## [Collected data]

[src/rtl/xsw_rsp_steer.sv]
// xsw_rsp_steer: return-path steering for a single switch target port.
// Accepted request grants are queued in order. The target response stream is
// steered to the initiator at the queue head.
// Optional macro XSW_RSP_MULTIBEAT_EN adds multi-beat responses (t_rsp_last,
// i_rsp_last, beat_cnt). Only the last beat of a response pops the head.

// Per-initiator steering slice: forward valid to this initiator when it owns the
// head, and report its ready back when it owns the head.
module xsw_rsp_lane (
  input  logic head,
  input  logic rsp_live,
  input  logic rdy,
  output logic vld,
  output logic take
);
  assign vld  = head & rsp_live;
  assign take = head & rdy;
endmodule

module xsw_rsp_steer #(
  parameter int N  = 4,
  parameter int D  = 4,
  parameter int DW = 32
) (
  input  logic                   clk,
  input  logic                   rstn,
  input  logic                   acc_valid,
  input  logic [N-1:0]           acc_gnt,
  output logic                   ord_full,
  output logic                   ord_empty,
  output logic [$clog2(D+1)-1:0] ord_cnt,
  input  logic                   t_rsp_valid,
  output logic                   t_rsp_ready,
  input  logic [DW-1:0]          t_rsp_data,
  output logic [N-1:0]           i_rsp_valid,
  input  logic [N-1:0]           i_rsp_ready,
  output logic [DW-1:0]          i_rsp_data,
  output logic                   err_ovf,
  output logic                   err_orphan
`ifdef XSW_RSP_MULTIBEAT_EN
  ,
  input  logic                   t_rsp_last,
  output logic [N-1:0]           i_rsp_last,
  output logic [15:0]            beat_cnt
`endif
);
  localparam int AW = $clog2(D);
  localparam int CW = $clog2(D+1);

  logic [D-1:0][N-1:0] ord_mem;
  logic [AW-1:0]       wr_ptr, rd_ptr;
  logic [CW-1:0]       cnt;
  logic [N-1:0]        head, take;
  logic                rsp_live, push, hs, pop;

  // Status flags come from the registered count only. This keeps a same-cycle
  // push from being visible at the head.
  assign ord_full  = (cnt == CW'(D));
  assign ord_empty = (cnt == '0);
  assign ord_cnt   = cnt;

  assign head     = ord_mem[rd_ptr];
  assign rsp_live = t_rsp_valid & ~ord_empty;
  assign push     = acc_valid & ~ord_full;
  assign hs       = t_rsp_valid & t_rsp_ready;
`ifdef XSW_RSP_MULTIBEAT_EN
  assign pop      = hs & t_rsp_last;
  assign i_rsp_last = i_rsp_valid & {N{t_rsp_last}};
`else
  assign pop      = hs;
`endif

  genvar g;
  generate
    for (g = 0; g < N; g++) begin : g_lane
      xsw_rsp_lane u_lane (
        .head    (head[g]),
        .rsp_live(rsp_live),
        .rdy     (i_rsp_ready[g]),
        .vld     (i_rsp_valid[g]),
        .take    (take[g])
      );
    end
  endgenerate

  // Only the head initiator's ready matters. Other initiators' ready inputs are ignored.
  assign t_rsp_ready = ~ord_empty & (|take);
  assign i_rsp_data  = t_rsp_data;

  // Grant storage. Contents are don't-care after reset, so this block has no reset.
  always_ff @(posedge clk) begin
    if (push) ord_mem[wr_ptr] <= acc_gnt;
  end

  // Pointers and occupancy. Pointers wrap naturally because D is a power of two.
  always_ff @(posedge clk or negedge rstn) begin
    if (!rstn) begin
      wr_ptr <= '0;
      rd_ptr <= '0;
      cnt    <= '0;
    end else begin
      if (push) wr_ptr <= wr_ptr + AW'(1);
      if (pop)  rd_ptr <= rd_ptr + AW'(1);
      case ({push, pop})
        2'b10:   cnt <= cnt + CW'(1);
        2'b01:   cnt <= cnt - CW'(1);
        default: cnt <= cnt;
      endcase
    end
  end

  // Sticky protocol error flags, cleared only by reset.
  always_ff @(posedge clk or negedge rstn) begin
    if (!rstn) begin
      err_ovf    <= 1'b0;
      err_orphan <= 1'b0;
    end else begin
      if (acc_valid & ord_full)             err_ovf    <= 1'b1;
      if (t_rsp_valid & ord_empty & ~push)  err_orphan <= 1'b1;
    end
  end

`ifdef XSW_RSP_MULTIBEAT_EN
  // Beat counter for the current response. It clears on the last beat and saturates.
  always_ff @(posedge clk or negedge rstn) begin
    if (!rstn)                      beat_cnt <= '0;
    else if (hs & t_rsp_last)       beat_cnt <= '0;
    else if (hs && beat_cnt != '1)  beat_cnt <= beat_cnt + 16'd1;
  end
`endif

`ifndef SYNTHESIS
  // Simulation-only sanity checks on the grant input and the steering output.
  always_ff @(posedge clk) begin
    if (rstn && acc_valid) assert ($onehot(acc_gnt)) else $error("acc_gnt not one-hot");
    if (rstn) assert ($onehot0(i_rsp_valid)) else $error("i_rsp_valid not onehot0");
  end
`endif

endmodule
==
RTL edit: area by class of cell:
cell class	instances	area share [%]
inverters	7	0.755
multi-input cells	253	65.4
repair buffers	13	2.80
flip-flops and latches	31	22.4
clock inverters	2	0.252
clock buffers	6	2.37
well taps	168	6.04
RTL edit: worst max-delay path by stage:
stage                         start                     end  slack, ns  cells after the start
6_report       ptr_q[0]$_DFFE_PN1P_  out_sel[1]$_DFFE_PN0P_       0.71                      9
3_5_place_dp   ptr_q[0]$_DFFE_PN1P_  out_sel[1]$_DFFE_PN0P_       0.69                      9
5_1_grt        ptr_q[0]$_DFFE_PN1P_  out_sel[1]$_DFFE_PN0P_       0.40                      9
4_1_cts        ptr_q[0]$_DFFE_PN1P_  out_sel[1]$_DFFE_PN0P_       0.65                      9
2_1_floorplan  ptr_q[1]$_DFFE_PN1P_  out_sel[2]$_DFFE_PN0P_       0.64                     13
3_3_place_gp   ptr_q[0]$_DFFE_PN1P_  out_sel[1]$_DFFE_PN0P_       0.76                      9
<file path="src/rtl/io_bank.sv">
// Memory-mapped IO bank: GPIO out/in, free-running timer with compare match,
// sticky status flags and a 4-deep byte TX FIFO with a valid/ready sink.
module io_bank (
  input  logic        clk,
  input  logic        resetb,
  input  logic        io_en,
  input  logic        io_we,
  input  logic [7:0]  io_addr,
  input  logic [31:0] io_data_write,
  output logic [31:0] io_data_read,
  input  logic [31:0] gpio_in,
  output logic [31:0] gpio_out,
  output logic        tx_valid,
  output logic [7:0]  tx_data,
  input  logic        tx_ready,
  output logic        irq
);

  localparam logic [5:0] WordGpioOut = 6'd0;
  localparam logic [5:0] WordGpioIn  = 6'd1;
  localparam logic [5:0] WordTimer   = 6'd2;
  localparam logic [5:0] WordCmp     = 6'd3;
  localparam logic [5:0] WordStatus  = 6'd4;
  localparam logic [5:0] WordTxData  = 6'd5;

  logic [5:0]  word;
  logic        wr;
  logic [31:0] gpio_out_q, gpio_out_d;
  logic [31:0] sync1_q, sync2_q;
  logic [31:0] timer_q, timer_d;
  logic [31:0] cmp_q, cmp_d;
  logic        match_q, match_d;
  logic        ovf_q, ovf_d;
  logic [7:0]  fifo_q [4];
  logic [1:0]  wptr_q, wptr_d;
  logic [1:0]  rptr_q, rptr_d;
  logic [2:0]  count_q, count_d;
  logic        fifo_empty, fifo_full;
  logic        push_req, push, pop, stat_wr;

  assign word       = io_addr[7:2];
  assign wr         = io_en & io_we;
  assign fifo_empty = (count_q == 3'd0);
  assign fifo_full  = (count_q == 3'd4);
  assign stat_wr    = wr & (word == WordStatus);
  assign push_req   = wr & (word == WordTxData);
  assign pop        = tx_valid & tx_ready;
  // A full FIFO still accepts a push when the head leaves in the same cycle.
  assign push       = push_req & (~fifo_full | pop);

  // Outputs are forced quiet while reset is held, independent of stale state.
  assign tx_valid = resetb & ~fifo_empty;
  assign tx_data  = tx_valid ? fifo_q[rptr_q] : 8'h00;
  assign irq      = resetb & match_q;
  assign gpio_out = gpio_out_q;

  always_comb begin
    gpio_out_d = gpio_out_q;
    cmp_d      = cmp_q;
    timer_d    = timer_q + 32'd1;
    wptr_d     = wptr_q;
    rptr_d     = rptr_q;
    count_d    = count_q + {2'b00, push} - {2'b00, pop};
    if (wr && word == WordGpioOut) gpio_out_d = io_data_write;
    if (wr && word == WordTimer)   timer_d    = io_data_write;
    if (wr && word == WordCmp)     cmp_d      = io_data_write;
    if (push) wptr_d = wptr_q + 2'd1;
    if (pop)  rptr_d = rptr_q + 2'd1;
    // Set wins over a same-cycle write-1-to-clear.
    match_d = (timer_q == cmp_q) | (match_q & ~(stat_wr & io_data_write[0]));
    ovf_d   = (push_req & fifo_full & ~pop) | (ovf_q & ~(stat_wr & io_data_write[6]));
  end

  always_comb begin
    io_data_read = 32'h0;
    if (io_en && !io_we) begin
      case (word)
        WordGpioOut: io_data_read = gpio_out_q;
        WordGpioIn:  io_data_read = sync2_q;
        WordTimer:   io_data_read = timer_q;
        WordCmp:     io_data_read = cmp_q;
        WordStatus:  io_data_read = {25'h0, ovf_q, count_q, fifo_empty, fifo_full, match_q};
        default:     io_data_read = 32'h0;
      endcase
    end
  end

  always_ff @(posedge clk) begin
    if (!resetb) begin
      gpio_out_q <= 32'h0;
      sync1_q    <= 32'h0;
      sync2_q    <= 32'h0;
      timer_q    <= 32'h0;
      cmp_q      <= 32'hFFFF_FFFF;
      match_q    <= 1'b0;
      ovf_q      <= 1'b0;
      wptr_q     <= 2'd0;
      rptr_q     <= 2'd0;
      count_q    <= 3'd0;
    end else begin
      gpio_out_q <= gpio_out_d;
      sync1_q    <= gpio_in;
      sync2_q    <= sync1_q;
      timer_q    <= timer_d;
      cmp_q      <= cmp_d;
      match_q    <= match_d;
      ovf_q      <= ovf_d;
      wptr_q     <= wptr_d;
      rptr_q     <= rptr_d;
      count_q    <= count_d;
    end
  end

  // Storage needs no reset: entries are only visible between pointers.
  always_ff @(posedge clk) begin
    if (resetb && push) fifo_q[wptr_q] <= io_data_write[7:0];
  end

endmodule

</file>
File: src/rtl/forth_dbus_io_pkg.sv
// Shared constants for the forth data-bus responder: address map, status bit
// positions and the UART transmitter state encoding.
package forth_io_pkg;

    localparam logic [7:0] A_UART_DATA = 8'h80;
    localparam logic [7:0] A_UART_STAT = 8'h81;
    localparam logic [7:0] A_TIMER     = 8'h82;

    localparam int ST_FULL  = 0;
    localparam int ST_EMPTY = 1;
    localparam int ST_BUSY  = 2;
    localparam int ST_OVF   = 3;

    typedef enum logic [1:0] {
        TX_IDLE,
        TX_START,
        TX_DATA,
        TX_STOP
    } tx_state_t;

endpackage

## [Task directions]
Tell how many lines in the entries contain the string "clock", and give nothing beyond the number.

## [Exercise solution]
2